New Hartley Ponds
- Location of New Hartley Ponds.
- Area of search: Northumberland
- Grid reference: NZ 305764
- Coordinates: 55°04′50″N 1°31′22″W﻿ / ﻿55.080602°N 1.522830°W
- Interest: Biological
- Area: 1.58 hectares (3.9 acres)
- Notification date: 1984
- Location map: DEFRA MAGIC map

= New Hartley Ponds =

Protected area in Northumberland, England

New Hartley Ponds is the name given to a Site of Special Scientific Interest (SSSI) in south-east Northumberland, England. The site comprises six seasonal ponds listed for their vegetation and newt population.

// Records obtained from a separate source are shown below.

<file path="config.mk">
export PLATFORM = sky130hd
export DESIGN_NAME = aeg_encoder
export DESIGN_NICKNAME = d
export VERILOG_FILES = /design/src/rtl/aeg_pkg.sv /design/src/rtl/aeg_encoder.sv /design/src/rtl/aeg_interp.sv
export VERILOG_INCLUDE_DIRS = /design/src /design/src/rtl
export SDC_FILE = /design/constraint.sdc
export NUM_CORES = 2
export LEC_CHECK = 0
export ABC_AREA = 1
export BUFFER_PORTS_ARGS = -buffer_cell sky130_fd_sc_hd__buf_4
export CORE_MARGIN = 1
export CORE_UTILIZATION = 25
export DETAILED_ROUTE_END_ITERATION = 12
export PLACE_DENSITY = 0.49
export SLEW_MARGIN = 10
export SYNTH_ARGS = -nofsm -noshare
export SYNTH_HDL_FRONTEND = slang
export SYNTH_SLANG_ARGS = --single-unit
</file>
<file path="constraint.sdc">
create_clock -name clk -period 12.4 [get_ports clk]
set_clock_uncertainty 0.05 [all_clocks]
set_input_delay 1.24 -clock clk [delete_from_list [all_inputs] [get_ports clk]]
set_output_delay 1.24 -clock clk [all_outputs]
set_load 0.05 [all_outputs]
</file>
==> src/logic/asm_cfg.svh <==
// register offsets, field positions and reset values of the channel slot map
`ifndef ASM_CFG_SVH
`define ASM_CFG_SVH

`define ASM_OFS_CHAN1_SLOT_MAP 8'h0b
`define ASM_OFS_CHAN2_SLOT_MAP 8'h0c
`define ASM_OFS_CHAN3_SLOT_MAP 8'h0d
`define ASM_RST_CHAN1_SLOT_MAP 8'h00
`define ASM_RST_CHAN2_SLOT_MAP 8'h01
`define ASM_RST_CHAN3_SLOT_MAP 8'h02
`define ASM_WR_MASK            8'h7f
`define ASM_PIN_SEL_BIT        6
`define ASM_SLOT_MSB           5
`define ASM_SLOT_HALF_BIT      5
`define ASM_SLOT_W             6
`define ASM_NUM_CHAN           3

`endif

==> src/logic/asm_pkg.sv <==
// types shared by the channel slot map modules
package asm_pkg;
	typedef enum logic [1:0] {
		ASM_FMT_TDM,
		ASM_FMT_I2S,
		ASM_FMT_LJ
	} asm_format_type;

	typedef logic [5:0] asm_slot_type;
endpackage

==> src/logic/asm_map_if.sv <==
// carrier of the per-channel slot numbers and pin selects
`timescale 1ns/10ps
`default_nettype none
interface asm_map_if;
	asm_pkg::asm_slot_type slot_number [3];
	logic                  pin_select  [3];

	modport regs (output slot_number, output pin_select);
	modport core (input slot_number, input pin_select);
endinterface
`default_nettype wire

==> src/logic/asm_regs.sv <==
// three slot map registers with a byte-wide write and read port
`timescale 1ns/10ps
`default_nettype none
`include "asm_cfg.svh"
module asm_regs (
	// clock and reset
	input  wire logic       i_clk,
	input  wire logic       i_rst_b,
	// register port
	input  wire logic       i_wr,
	input  wire logic       i_rd,
	input  wire logic [7:0] i_addr,
	input  wire logic [7:0] i_wdata,
	output logic      [7:0] o_rdata,
	// decoded fields
	asm_map_if.regs         map
);
	// ==========================================================
	// storage
	logic [7:0] reg_q [3];
	logic [7:0] reg_d [3];
	logic [7:0] rdata_q;
	logic [7:0] rdata_d;

	function automatic logic [1:0] decode(input logic [7:0] a, output logic hit);
		hit    = 1'b1;
		decode = 2'd0;
		unique case (a)
			`ASM_OFS_CHAN1_SLOT_MAP: decode = 2'd0;
			`ASM_OFS_CHAN2_SLOT_MAP: decode = 2'd1;
			`ASM_OFS_CHAN3_SLOT_MAP: decode = 2'd2;
			default:                 hit = 1'b0;
		endcase
	endfunction

	always_comb begin
		logic [1:0] idx;
		logic       hit;
		idx     = decode(i_addr, hit);
		reg_d   = reg_q;
		rdata_d = rdata_q;
		if (i_wr && hit) begin
			reg_d[idx] = i_wdata & `ASM_WR_MASK;
		end
		if (i_rd) begin
			// unmapped offsets read as zero
			rdata_d = hit ? reg_q[idx] : 8'h00;
		end
	end

	always_ff @(posedge i_clk or negedge i_rst_b) begin
		if (!i_rst_b) begin
			reg_q[0] <= `ASM_RST_CHAN1_SLOT_MAP;
			reg_q[1] <= `ASM_RST_CHAN2_SLOT_MAP;
			reg_q[2] <= `ASM_RST_CHAN3_SLOT_MAP;
			rdata_q  <= 8'h00;
		end else begin
			reg_q   <= reg_d;
			rdata_q <= rdata_d;
		end
	end

	always_comb begin
		for (int c = 0; c < `ASM_NUM_CHAN; c++) begin
			map.slot_number[c] = reg_q[c][`ASM_SLOT_MSB:0];
			map.pin_select[c]  = reg_q[c][`ASM_PIN_SEL_BIT];
		end
	end

	assign o_rdata = rdata_q;
endmodule // asm_regs
`default_nettype wire

==> src/logic/asm_slot_map.sv <==
// transmit slot and pin mapping of the audio serial port, channels 1 to 3
`timescale 1ns/10ps
`default_nettype none
`include "asm_cfg.svh"
module asm_slot_map #(
	parameter int SLOT_BITS = 32
) (
	// clock and reset
	input  wire logic                 I_CLK_SYS,
	input  wire logic                 I_RST_B,
	// register port
	input  wire logic                 I_REG_WR,
	input  wire logic                 I_REG_RD,
	input  wire logic [7:0]           I_REG_ADDR,
	input  wire logic [7:0]           I_REG_WDATA,
	output logic      [7:0]           O_REG_RDATA,
	// frame settings
	input  wire logic [1:0]           I_FORMAT,
	input  wire logic                 I_TX_FILL,
	// serial link inputs
	input  wire logic                 I_BCLK,
	input  wire logic                 I_FSYNC,
	// sample words from the converter datapath
	input  wire logic [SLOT_BITS-1:0] I_CH1_WORD,
	input  wire logic [SLOT_BITS-1:0] I_CH2_WORD,
	input  wire logic [SLOT_BITS-1:0] I_CH3_WORD,
	// serial outputs
	output logic                      O_PRI_DOUT,
	output logic                      O_PRI_OE,
	output logic                      O_SEC_DOUT,
	output logic                      O_SEC_OE
);
	localparam int BIT_W = $clog2(SLOT_BITS);
	localparam int CNT_W = `ASM_SLOT_W + BIT_W;

	// ==========================================================
	// register file
	asm_map_if map ();

	asm_regs u_regs (
		.i_clk   (I_CLK_SYS),
		.i_rst_b (I_RST_B),
		.i_wr    (I_REG_WR),
		.i_rd    (I_REG_RD),
		.i_addr  (I_REG_ADDR),
		.i_wdata (I_REG_WDATA),
		.o_rdata (O_REG_RDATA),
		.map     (map.regs)
	);

	// ==========================================================
	// link synchronisers
	// the bit clock is slow next to the system clock, so edges are found by sampling
	logic [2:0] bclk_q;
	logic [2:0] fsync_q;

	always_ff @(posedge I_CLK_SYS or negedge I_RST_B) begin
		if (!I_RST_B) begin
			bclk_q  <= 3'h0;
			fsync_q <= 3'h0;
		end else begin
			bclk_q  <= {bclk_q[1:0], I_BCLK};
			fsync_q <= {fsync_q[1:0], I_FSYNC};
		end
	end

	logic bclk_rise;
	logic bclk_fall;
	logic fsync_s;
	assign bclk_rise = bclk_q[1] & ~bclk_q[2];
	assign bclk_fall = ~bclk_q[1] & bclk_q[2];
	assign fsync_s   = fsync_q[1];

	// ==========================================================
	// slot match
	function automatic logic chan_hit(
		input asm_pkg::asm_format_type fmt,
		input asm_pkg::asm_slot_type   slot,
		input logic [CNT_W-1:0]        cnt,
		input logic                    half
	);
		chan_hit = 1'b0;
		unique case (fmt)
			asm_pkg::ASM_FMT_TDM: begin
				chan_hit = (slot == cnt[CNT_W-1 -: `ASM_SLOT_W]);
			end
			default: begin
				// positions past slot 31 of a half carry no word
				chan_hit = !cnt[CNT_W-1]
					&& (slot[`ASM_SLOT_HALF_BIT] == half)
					&& (slot[4:0] == cnt[CNT_W-2 -: 5]);
			end
		endcase
	endfunction

	// ==========================================================
	// frame tracking and serial output
	asm_pkg::asm_format_type fmt;
	logic                    fs_prev_q;
	logic                    fs_prev_d;
	logic                    half_q;
	logic                    half_d;
	logic                    pend_q;
	logic                    pend_d;
	logic                    pend_half_q;
	logic                    pend_half_d;
	logic [CNT_W-1:0]        cnt_q;
	logic [CNT_W-1:0]        cnt_d;
	logic [SLOT_BITS-1:0]    word_q [3];
	logic [SLOT_BITS-1:0]    word_d [3];
	logic                    pri_dout_q;
	logic                    pri_dout_d;
	logic                    pri_oe_q;
	logic                    pri_oe_d;
	logic                    sec_dout_q;
	logic                    sec_dout_d;
	logic                    sec_oe_q;
	logic                    sec_oe_d;

	always_comb begin
		unique case (I_FORMAT)
			2'h0:    fmt = asm_pkg::ASM_FMT_TDM;
			2'h1:    fmt = asm_pkg::ASM_FMT_I2S;
			default: fmt = asm_pkg::ASM_FMT_LJ;
		endcase
	end

	always_comb begin
		logic             rise;
		logic             fall;
		logic             left_start;
		logic             right_start;
		logic             pri_hit;
		logic             sec_hit;
		logic [BIT_W-1:0] bit_idx;
		logic             capture;
		rise        = fsync_s & ~fs_prev_q;
		capture     = 1'b0;
		fall        = ~fsync_s & fs_prev_q;
		left_start  = 1'b0;
		right_start = 1'b0;
		pri_hit     = 1'b0;
		sec_hit     = 1'b0;
		bit_idx     = BIT_W'(SLOT_BITS - 1) - cnt_q[BIT_W-1:0];
		fs_prev_d   = fs_prev_q;
		half_d      = half_q;
		pend_d      = pend_q;
		pend_half_d = pend_half_q;
		cnt_d       = cnt_q;
		word_d      = word_q;
		pri_dout_d  = pri_dout_q;
		pri_oe_d    = pri_oe_q;
		sec_dout_d  = sec_dout_q;
		sec_oe_d    = sec_oe_q;
		unique case (fmt)
			asm_pkg::ASM_FMT_TDM: left_start = rise;
			asm_pkg::ASM_FMT_I2S: begin
				left_start  = fall;
				right_start = rise;
			end
			default: begin
				left_start  = rise;
				right_start = fall;
			end
		endcase
		// frame sync and data counters move on the sampling edge
		if (bclk_rise) begin
			fs_prev_d = fsync_s;
			cnt_d     = cnt_q + CNT_W'(1);
			pend_d    = 1'b0;
			// an I2S half starts one bit late: the bit under the sync edge still
			// belongs to the half before it, so the restart waits one edge
			if (pend_q) begin
				cnt_d   = '0;
				half_d  = pend_half_q;
				capture = ~pend_half_q;
			end
			if (left_start || right_start) begin
				if (fmt == asm_pkg::ASM_FMT_I2S) begin
					pend_d      = 1'b1;
					pend_half_d = right_start;
				end else begin
					cnt_d   = '0;
					half_d  = right_start;
					capture = left_start;
				end
			end
			if (capture) begin
				word_d[0] = I_CH1_WORD;
				word_d[1] = I_CH2_WORD;
				word_d[2] = I_CH3_WORD;
			end
		end
		// outputs change on the transmit edge; channel 1 wins a clash on one pin
		if (bclk_fall) begin
			pri_dout_d = 1'b0;
			sec_dout_d = 1'b0;
			for (int c = `ASM_NUM_CHAN - 1; c >= 0; c--) begin
				if (chan_hit(fmt, map.slot_number[c], cnt_q, half_q)) begin
					if (map.pin_select[c]) begin
						sec_hit    = 1'b1;
						sec_dout_d = word_q[c][bit_idx];
					end else begin
						pri_hit    = 1'b1;
						pri_dout_d = word_q[c][bit_idx];
					end
				end
			end
			// unused cycles: zero when fill is clear, released when set
			pri_oe_d = pri_hit | ~I_TX_FILL;
			sec_oe_d = sec_hit | ~I_TX_FILL;
		end
	end

	always_ff @(posedge I_CLK_SYS or negedge I_RST_B) begin
		if (!I_RST_B) begin
			fs_prev_q  <= 1'b0;
			half_q     <= 1'b0;
			pend_q     <= 1'b0;
			pend_half_q <= 1'b0;
			cnt_q      <= '0;
			word_q[0]  <= '0;
			word_q[1]  <= '0;
			word_q[2]  <= '0;
			pri_dout_q <= 1'b0;
			pri_oe_q   <= 1'b0;
			sec_dout_q <= 1'b0;
			sec_oe_q   <= 1'b0;
		end else begin
			fs_prev_q  <= fs_prev_d;
			half_q     <= half_d;
			pend_q     <= pend_d;
			pend_half_q <= pend_half_d;
			cnt_q      <= cnt_d;
			word_q     <= word_d;
			pri_dout_q <= pri_dout_d;
			pri_oe_q   <= pri_oe_d;
			sec_dout_q <= sec_dout_d;
			sec_oe_q   <= sec_oe_d;
		end
	end

	assign O_PRI_DOUT = pri_dout_q;
	assign O_PRI_OE   = pri_oe_q;
	assign O_SEC_DOUT = sec_dout_q;
	assign O_SEC_OE   = sec_oe_q;
endmodule // asm_slot_map
`default_nettype wire
===== config.mk =====
export PLATFORM = sky130hd
export DESIGN_NAME = bws_host
export DESIGN_NICKNAME = d
export VERILOG_FILES = /design/src/rtl/bws_pkg.sv /design/src/rtl/bws_host.sv
export SDC_FILE = /design/constraint.sdc
export NUM_CORES = 1
export LEC_CHECK = 0
export BUFFER_PORTS_ARGS = -buffer_cell sky130_fd_sc_hd__buf_2
export CORE_ASPECT_RATIO = 0.6
export CORE_MARGIN = 1.5
export CORE_UTILIZATION = 35
export DETAILED_ROUTE_END_ITERATION = 8
export PLACE_DENSITY_LB_ADDON = 0.15
export SLEW_MARGIN = 5
export SYNTH_ARGS = -nofsm -noshare
export SYNTH_HDL_FRONTEND = slang
export SYNTH_SLANG_ARGS = --single-unit

===== constraint.sdc =====
create_clock -name clock -period 1.9 [get_ports clock]
set_input_delay 0 -clock clock [delete_from_list [all_inputs] [get_ports clock]]
set_output_delay 0 -clock clock [all_outputs]
set_load 0.01 [all_outputs]

===== src/rtl/bws_pkg.sv =====
// package for the byte-wide async sram host controller
package bws_pkg;
   localparam int ADDR_W = 17;
   localparam int DATA_W = 8;
   localparam int CLK_PERIOD_NS = 4;
   // timings in ns, slowest grade figures
   localparam int READ_CYCLE_NS = 20;
   localparam int WRITE_PULSE_NS = 15;
   localparam int DATA_SETUP_NS = 10;
   localparam int STROBE_LOW_TO_FLOAT_NS = 8;
   localparam int ADDR_HOLD_NS = 4;
   // least times round up to whole cycles
   localparam int READ_CYC = (READ_CYCLE_NS + CLK_PERIOD_NS - 1) / CLK_PERIOD_NS;
   localparam int PULSE_CYC = (WRITE_PULSE_NS + CLK_PERIOD_NS - 1) / CLK_PERIOD_NS;
   localparam int FLOAT_CYC = (STROBE_LOW_TO_FLOAT_NS + CLK_PERIOD_NS - 1) / CLK_PERIOD_NS;
   localparam int SETUP_CYC = (DATA_SETUP_NS + CLK_PERIOD_NS - 1) / CLK_PERIOD_NS;
   localparam int HOLD_CYC = (ADDR_HOLD_NS + CLK_PERIOD_NS - 1) / CLK_PERIOD_NS;
   localparam int CNT_W = 4;

   typedef enum logic [4:0] {
      BWS_IDLE  = 5'h01,
      BWS_READ  = 5'h02,
      BWS_WLOW  = 5'h04,
      BWS_WDATA = 5'h08,
      BWS_HOLD  = 5'h10
   } bws_state_t;

   typedef struct packed {
      logic              wr;
      logic [ADDR_W-1:0] addr;
      logic [DATA_W-1:0] wdata;
   } bws_req_t;

   typedef struct packed {
      logic [ADDR_W-1:0] addr;
      logic              select_active_low_n;
      logic              select_active_high;
      logic              gate_n;
      logic              strobe_n;
      logic [DATA_W-1:0] dq_out;
      logic              dq_oe;
   } bws_pins_t;

   typedef struct packed {
      bws_state_t        state;
      logic [CNT_W-1:0]  cnt;
      logic              req_ready;
      logic              rsp_valid;
      logic [DATA_W-1:0] rdata;
      bws_pins_t         pins;
   } bws_regs_t;
endpackage
File: config.mk
export PLATFORM = sky130hd
export DESIGN_NAME = region_protection_unit
export DESIGN_NICKNAME = d
export VERILOG_FILES = /design/src/core/prot_pkg.sv /design/src/core/permission_check.sv /design/src/core/region_match.sv /design/src/core/region_protection_unit.sv
export SDC_FILE = /design/constraint.sdc
export NUM_CORES = 1
export LEC_CHECK = 0
export ABC_CLOCK_PERIOD_IN_PS = 20300
export BUFFER_PORTS_ARGS = -buffer_cell sky130_fd_sc_hd__clkbuf_2
export CORE_ASPECT_RATIO = 0.5
export CORE_MARGIN = 2
export CORE_UTILIZATION = 52
export DETAILED_ROUTE_END_ITERATION = 7
export PLACE_DENSITY = 0.7
export SLEW_MARGIN = 20
export SYNTH_ARGS = -nofsm -noshare
export SYNTH_HDL_FRONTEND = slang
export SYNTH_SLANG_ARGS = --single-unit
File: constraint.sdc
create_clock -name mclk -period 20.3 [get_ports mclk]
set_input_delay 2.03 -clock mclk [delete_from_list [all_inputs] [get_ports mclk]]
set_output_delay 2.03 -clock mclk [all_outputs]
set_load 0.02 [all_outputs]
**src/include/timer2_defines.svh**
```systemverilog
`ifndef TIMER2_DEFINES_SVH
`define TIMER2_DEFINES_SVH

// ---------------------------------------------------------------
// count layout
// ---------------------------------------------------------------
`define COUNT_WIDTH 16
`define HALF_WIDTH 8
`define COUNT_MAX 16'hffff
`define COUNT_RESET 16'h0000
`define RELOAD_RESET 16'h0000

// ---------------------------------------------------------------
// timing counts, in core_clk cycles
// ---------------------------------------------------------------
`define TIMER_DIV 12
`define FAST_DIV 2
`define PRESCALE_WIDTH 4

// ---------------------------------------------------------------
// pin reset levels
// ---------------------------------------------------------------
`define CLKOUT_RESET 1'b1
`define PIN_IDLE 1'b1

`endif

```
**src/include/timer2_pkg.sv**
```systemverilog
// ---------------------------------------------------------------
// shared types
// ---------------------------------------------------------------
`default_nettype none
package timer2_pkg;

  typedef struct packed {
    logic rx_clock_select;
    logic tx_clock_select;
    logic capture_reload_select;
    logic counter_select;
    logic run_control;
    logic external_event_enable;
    logic direction_enable;
    logic clock_out_enable;
  } ctrl_t;

  typedef struct packed {
    logic count_we;
    logic reload_we;
    logic [15:0] data;
  } sw_write_t;

  typedef struct packed {
    logic overflow_clear;
    logic external_clear;
  } flag_clear_t;

  typedef enum logic [2:0] {
    MODE_CAPTURE,
    MODE_RELOAD,
    MODE_UPDOWN,
    MODE_BAUD
  } mode_t;

endpackage : timer2_pkg

`default_nettype wire

```
**src/logic/pin_sync.sv**
```systemverilog
`timescale 1ns/1ns
`default_nettype none
`include "timer2_defines.svh"

module pin_sync
(
  input wire logic core_clk,
  input wire logic rst,
  input wire logic pin,
  output logic level,
  output logic fall
);

  // ---------------------------------------------------------------
  // three-stage sampler, change taken once stages two and three agree
  // ---------------------------------------------------------------
  logic s1;
  logic s2;
  logic s3;
  logic next_level;
  logic next_fall;

  always_comb
  begin
    next_level = level;
    next_fall = 1'b0;
    if (s2 == s3)
    begin
      next_level = s3;
      next_fall = level & ~s3;
    end
  end

  always_ff @(posedge core_clk)
  begin
    if (rst)
    begin
      s1 <= `PIN_IDLE;
      s2 <= `PIN_IDLE;
      s3 <= `PIN_IDLE;
      level <= `PIN_IDLE;
      fall <= 1'b0;
    end
    else
    begin
      s1 <= pin;
      s2 <= s1;
      s3 <= s2;
      level <= next_level;
      fall <= next_fall;
    end
  end

endmodule : pin_sync

`default_nettype wire

```
**src/logic/timer2_updown_clockout.sv**
```systemverilog
`timescale 1ns/1ns
`default_nettype none
`include "timer2_defines.svh"

// Behaviour
// the 16-bit count is a low byte cascaded into a high byte.
// counter select picks the clock divided by 12 or the external count pin.
// the count advances only while run control is set.
// capture, auto-reload and baud modes follow the clock selects and capture/reload select.
// with direction enable set, auto-reload counts up or down by the direction pin.
// counting up, passing ffff sets the overflow flag, requests interrupt and loads the reload; the code loads 0000 in capture mode.
// counting down, reaching the reload value sets the overflow flag and loads ffff.
// in up/down mode the external flag toggles on each wrap and raises no interrupt.
// in clock-out mode the count advances at half the clock rate and reloads on overflow.
// clock-out drives a 50% square wave of clock over 4 times (65536 minus reload).
// clock-out overflows never request an interrupt.
// software sets clock-out enable, clears counter select, loads reload, count, then runs.
// baud generation and clock-out may run together on the same reload pair.
// overflow flag is set only with both serial clock selects clear and only software clears it.
// with external enable and no baud use, a direction pin fall captures or reloads and sets the external flag; the code also ignores it in up/down mode.
// counter operation counts falling edges of the count pin; clock-out needs counter select clear.
// external pins are synchronised and edges found from successive samples.

module timer2_updown_clockout
(
  input wire logic core_clk,
  input wire logic rst,
  input wire timer2_pkg::ctrl_t ctrl,
  input wire timer2_pkg::sw_write_t sw_write,
  input wire timer2_pkg::flag_clear_t flag_clear,
  input wire logic count_input_pin_in,
  output logic count_input_pin_out,
  output logic count_input_pin_oe,
  input wire logic direction_capture_pin_in,
  output logic [15:0] count,
  output logic [15:0] reload,
  output logic overflow_flag,
  output logic external_flag,
  output logic interrupt_request,
  output logic baud_tick
);

  // ---------------------------------------------------------------
  // pin synchronisers
  // ---------------------------------------------------------------
  logic cnt_level;
  logic cnt_fall;
  logic dir_level;
  logic dir_fall;

  pin_sync u_cnt_sync
  (
    .core_clk(core_clk),
    .rst(rst),
    .pin(count_input_pin_in),
    .level(cnt_level),
    .fall(cnt_fall)
  );

  pin_sync u_dir_sync
  (
    .core_clk(core_clk),
    .rst(rst),
    .pin(direction_capture_pin_in),
    .level(dir_level),
    .fall(dir_fall)
  );

  // ---------------------------------------------------------------
  // mode decode
  // ---------------------------------------------------------------
  timer2_pkg::mode_t mode;
  logic clkout_mode;
  logic fast_rate;

  assign mode = (ctrl.rx_clock_select | ctrl.tx_clock_select) ? timer2_pkg::MODE_BAUD
    : ctrl.capture_reload_select ? timer2_pkg::MODE_CAPTURE
    : ctrl.direction_enable ? timer2_pkg::MODE_UPDOWN
    : timer2_pkg::MODE_RELOAD;

  // clock-out only with internal clocking
  assign clkout_mode = ctrl.clock_out_enable & ~ctrl.counter_select;
  assign fast_rate = clkout_mode | (mode == timer2_pkg::MODE_BAUD);
  assign count_input_pin_oe = clkout_mode;

  // ---------------------------------------------------------------
  // count tick generation
  // ---------------------------------------------------------------
  logic [`PRESCALE_WIDTH-1:0] presc;
  logic half;
  logic [`PRESCALE_WIDTH-1:0] next_presc;
  logic next_half;
  logic tick;

  always_comb
  begin
    next_presc = presc;
    next_half = half;
    tick = 1'b0;
    if (ctrl.run_control)
    begin
      if (fast_rate)
      begin
        next_half = ~half;
        tick = half;
      end
      else if (ctrl.counter_select)
      begin
        tick = cnt_fall;
      end
      else
      begin
        tick = (presc == `PRESCALE_WIDTH'(`TIMER_DIV - 1));
        next_presc = tick ? '0 : presc + `PRESCALE_WIDTH'(1);
      end
    end
  end

  always_ff @(posedge core_clk)
  begin
    if (rst)
    begin
      presc <= '0;
      half <= 1'b0;
    end
    else
    begin
      presc <= next_presc;
      half <= next_half;
    end
  end

  // ---------------------------------------------------------------
  // count, reload, flags and clock-out pin
  // ---------------------------------------------------------------
  logic counting_up;
  logic wrap;
  logic ext_event;
  logic [7:0] low_plus;
  logic carry;
  logic [15:0] next_count;
  logic [15:0] next_reload;
  logic next_overflow;
  logic next_external;
  logic next_pin_out;
  logic next_baud_tick;

  assign counting_up = (mode != timer2_pkg::MODE_UPDOWN) | dir_level;
  assign wrap = tick & (counting_up ? (count == `COUNT_MAX) : (count == reload));
  assign ext_event = ctrl.external_event_enable & dir_fall
    & (mode != timer2_pkg::MODE_BAUD) & (mode != timer2_pkg::MODE_UPDOWN);
  assign low_plus = count[7:0] + 8'h01;
  assign carry = (count[7:0] == 8'hff);

  always_comb
  begin
    next_count = count;
    next_reload = reload;
    next_overflow = overflow_flag;
    next_external = external_flag;
    next_pin_out = count_input_pin_out;
    next_baud_tick = 1'b0;
    if (flag_clear.overflow_clear)
    begin
      next_overflow = 1'b0;
    end
    if (flag_clear.external_clear)
    begin
      next_external = 1'b0;
    end
    if (wrap)
    begin
      if (!counting_up)
      begin
        next_count = `COUNT_MAX;
      end
      else if (mode == timer2_pkg::MODE_CAPTURE)
      begin
        next_count = `COUNT_RESET;
      end
      else
      begin
        next_count = reload;
      end
      if (mode == timer2_pkg::MODE_BAUD)
      begin
        next_baud_tick = 1'b1;
      end
      else if (!clkout_mode)
      begin
        next_overflow = 1'b1;
      end
      if (mode == timer2_pkg::MODE_UPDOWN)
      begin
        next_external = ~next_external;
      end
      if (clkout_mode)
      begin
        next_pin_out = ~count_input_pin_out;
      end
    end
    else if (tick)
    begin
      if (counting_up)
      begin
        next_count = {count[15:8] + {7'h00, carry}, low_plus};
      end
      else
      begin
        next_count = count - 16'h0001;
      end
    end
    if (ext_event)
    begin
      next_external = 1'b1;
      if (mode == timer2_pkg::MODE_CAPTURE)
      begin
        next_reload = count;
      end
      else
      begin
        next_count = reload;
      end
    end
    if (sw_write.count_we)
    begin
      next_count = sw_write.data;
    end
    if (sw_write.reload_we)
    begin
      next_reload = sw_write.data;
    end
    if (!clkout_mode)
    begin
      next_pin_out = `CLKOUT_RESET;
    end
  end

  always_ff @(posedge core_clk)
  begin
    if (rst)
    begin
      count <= `COUNT_RESET;
      reload <= `RELOAD_RESET;
      overflow_flag <= 1'b0;
      external_flag <= 1'b0;
      count_input_pin_out <= `CLKOUT_RESET;
      baud_tick <= 1'b0;
    end
    else
    begin
      count <= next_count;
      reload <= next_reload;
      overflow_flag <= next_overflow;
      external_flag <= next_external;
      count_input_pin_out <= next_pin_out;
      baud_tick <= next_baud_tick;
    end
  end

  // external flag interrupts only while direction enable is clear
  assign interrupt_request = overflow_flag
    | (external_flag & ~ctrl.direction_enable);

  logic quiet;
  assign quiet = ~sw_write.count_we & ~ext_event;
endmodule : timer2_updown_clockout

`default_nettype wire

```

==Location and natural features==
New Hartley Ponds is situated in the north-east of England in the county of Northumberland, on the south-west fringe of the village of New Hartley. The ponds lie at 30 m above sea level on flat terrain, some 2.7 km inland from the North Sea. The six ponds on the 1.58 ha site are seasonal in nature.

==Flora and fauna==
The ponds are breeding grounds for five species of amphibians; notably the great-crested newt (Triturus cristatus), a species protected in the UK under Section 5 of the Wildlife and Countryside Act 1981, which at New Hartley can number 500 individuals. Populations of up to 1000 smooth newts (Lissotriton vulgaris), and occasional palmate newts (Lissotriton helveticus) are also found. Frogs and toads, numbering approximately 150 individuals each, and also found. The ponds are also home to two species of Damselfly - the blue-tailed damselfly (Ischnura elegans) and the common darter (Sympetrum striolatum).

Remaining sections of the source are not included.